● HOW TO COMPLETE THIS TASK
Copy exactly the stretch of data below from the line with "run 2: power" through the line with "run 2: worst max path", including both of those lines.

● DATA EXTRACTS
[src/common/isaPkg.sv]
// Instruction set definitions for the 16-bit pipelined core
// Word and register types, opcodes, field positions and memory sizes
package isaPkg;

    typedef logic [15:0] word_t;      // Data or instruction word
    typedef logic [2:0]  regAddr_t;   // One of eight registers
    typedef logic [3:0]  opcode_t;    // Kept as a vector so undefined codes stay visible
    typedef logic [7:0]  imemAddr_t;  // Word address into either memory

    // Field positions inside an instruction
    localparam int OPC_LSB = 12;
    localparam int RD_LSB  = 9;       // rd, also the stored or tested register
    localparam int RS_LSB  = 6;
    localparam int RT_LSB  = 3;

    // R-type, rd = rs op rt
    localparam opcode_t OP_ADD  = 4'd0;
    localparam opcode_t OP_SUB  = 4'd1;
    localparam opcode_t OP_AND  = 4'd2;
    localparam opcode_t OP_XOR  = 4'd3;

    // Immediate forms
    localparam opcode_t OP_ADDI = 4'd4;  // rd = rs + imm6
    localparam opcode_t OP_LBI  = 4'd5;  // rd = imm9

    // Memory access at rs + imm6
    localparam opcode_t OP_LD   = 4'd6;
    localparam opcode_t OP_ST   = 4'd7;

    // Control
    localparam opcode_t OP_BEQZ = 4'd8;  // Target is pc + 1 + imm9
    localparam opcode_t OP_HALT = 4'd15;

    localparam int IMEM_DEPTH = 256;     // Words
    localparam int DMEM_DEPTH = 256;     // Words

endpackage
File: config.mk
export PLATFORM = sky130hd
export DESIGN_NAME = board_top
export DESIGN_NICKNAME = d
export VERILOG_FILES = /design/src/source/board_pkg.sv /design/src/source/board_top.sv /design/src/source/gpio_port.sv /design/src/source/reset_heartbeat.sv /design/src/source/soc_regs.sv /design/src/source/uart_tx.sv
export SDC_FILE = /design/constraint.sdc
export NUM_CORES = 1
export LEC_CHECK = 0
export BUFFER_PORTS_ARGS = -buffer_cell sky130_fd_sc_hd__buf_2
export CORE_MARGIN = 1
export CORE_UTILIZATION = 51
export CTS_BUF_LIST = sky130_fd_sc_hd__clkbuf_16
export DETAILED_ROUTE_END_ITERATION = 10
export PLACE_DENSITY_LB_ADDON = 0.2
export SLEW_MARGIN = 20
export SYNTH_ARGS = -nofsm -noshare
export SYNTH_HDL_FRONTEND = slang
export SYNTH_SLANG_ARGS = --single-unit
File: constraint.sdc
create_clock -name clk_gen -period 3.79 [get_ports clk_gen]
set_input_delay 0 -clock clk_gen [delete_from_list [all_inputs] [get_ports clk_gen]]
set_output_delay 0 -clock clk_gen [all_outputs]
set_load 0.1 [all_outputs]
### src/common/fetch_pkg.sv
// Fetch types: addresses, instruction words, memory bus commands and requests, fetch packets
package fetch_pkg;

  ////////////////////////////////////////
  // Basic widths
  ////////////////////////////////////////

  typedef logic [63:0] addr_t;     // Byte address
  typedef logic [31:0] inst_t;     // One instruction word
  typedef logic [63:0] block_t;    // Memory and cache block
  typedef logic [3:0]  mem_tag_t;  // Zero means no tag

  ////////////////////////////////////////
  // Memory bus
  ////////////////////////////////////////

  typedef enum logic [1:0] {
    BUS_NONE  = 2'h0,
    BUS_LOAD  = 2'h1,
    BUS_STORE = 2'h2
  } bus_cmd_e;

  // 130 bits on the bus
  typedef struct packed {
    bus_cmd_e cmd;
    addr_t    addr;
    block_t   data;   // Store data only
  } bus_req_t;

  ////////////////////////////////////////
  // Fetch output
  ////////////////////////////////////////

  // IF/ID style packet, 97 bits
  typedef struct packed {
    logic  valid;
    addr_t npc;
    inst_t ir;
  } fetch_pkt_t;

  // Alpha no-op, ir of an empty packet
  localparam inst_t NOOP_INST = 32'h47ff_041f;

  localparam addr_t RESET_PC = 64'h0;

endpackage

==

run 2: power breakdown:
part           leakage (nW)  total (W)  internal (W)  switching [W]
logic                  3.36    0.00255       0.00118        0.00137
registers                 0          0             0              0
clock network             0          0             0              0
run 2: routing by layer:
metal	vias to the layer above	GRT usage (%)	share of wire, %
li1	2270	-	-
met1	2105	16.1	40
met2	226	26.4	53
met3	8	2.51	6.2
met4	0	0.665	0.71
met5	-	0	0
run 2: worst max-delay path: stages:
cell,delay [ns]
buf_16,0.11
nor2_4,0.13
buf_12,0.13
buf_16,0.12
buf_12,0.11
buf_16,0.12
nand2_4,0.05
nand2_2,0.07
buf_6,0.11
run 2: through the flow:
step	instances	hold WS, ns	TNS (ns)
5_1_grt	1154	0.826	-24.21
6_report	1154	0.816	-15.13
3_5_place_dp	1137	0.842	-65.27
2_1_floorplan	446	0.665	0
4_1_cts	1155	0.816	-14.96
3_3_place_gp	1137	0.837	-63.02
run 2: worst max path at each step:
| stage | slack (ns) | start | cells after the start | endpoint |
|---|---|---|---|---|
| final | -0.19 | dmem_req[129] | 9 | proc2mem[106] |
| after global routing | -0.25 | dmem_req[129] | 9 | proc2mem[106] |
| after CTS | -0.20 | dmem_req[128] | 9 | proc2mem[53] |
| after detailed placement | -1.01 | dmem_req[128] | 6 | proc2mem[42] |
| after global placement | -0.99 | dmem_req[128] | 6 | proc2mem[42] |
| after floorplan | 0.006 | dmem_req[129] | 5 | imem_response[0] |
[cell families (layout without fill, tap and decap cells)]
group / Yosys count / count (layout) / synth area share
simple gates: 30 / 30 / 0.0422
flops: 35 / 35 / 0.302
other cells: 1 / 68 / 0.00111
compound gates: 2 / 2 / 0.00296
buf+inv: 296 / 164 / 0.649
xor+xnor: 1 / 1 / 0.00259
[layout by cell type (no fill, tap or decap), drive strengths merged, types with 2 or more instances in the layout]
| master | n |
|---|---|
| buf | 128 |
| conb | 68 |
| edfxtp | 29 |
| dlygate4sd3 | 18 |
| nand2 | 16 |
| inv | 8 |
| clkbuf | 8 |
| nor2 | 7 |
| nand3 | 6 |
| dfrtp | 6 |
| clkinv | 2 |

● RESULT BELOW
run 2: power breakdown:
part           leakage (nW)  total (W)  internal (W)  switching [W]
logic                  3.36    0.00255       0.00118        0.00137
registers                 0          0             0              0
clock network             0          0             0              0
run 2: routing by layer:
metal	vias to the layer above	GRT usage (%)	share of wire, %
li1	2270	-	-
met1	2105	16.1	40
met2	226	26.4	53
met3	8	2.51	6.2
met4	0	0.665	0.71
met5	-	0	0
run 2: worst max-delay path: stages:
cell,delay [ns]
buf_16,0.11
nor2_4,0.13
buf_12,0.13
buf_16,0.12
buf_12,0.11
buf_16,0.12
nand2_4,0.05
nand2_2,0.07
buf_6,0.11
run 2: through the flow:
step	instances	hold WS, ns	TNS (ns)
5_1_grt	1154	0.826	-24.21
6_report	1154	0.816	-15.13
3_5_place_dp	1137	0.842	-65.27
2_1_floorplan	446	0.665	0
4_1_cts	1155	0.816	-14.96
3_3_place_gp	1137	0.837	-63.02
run 2: worst max path at each step:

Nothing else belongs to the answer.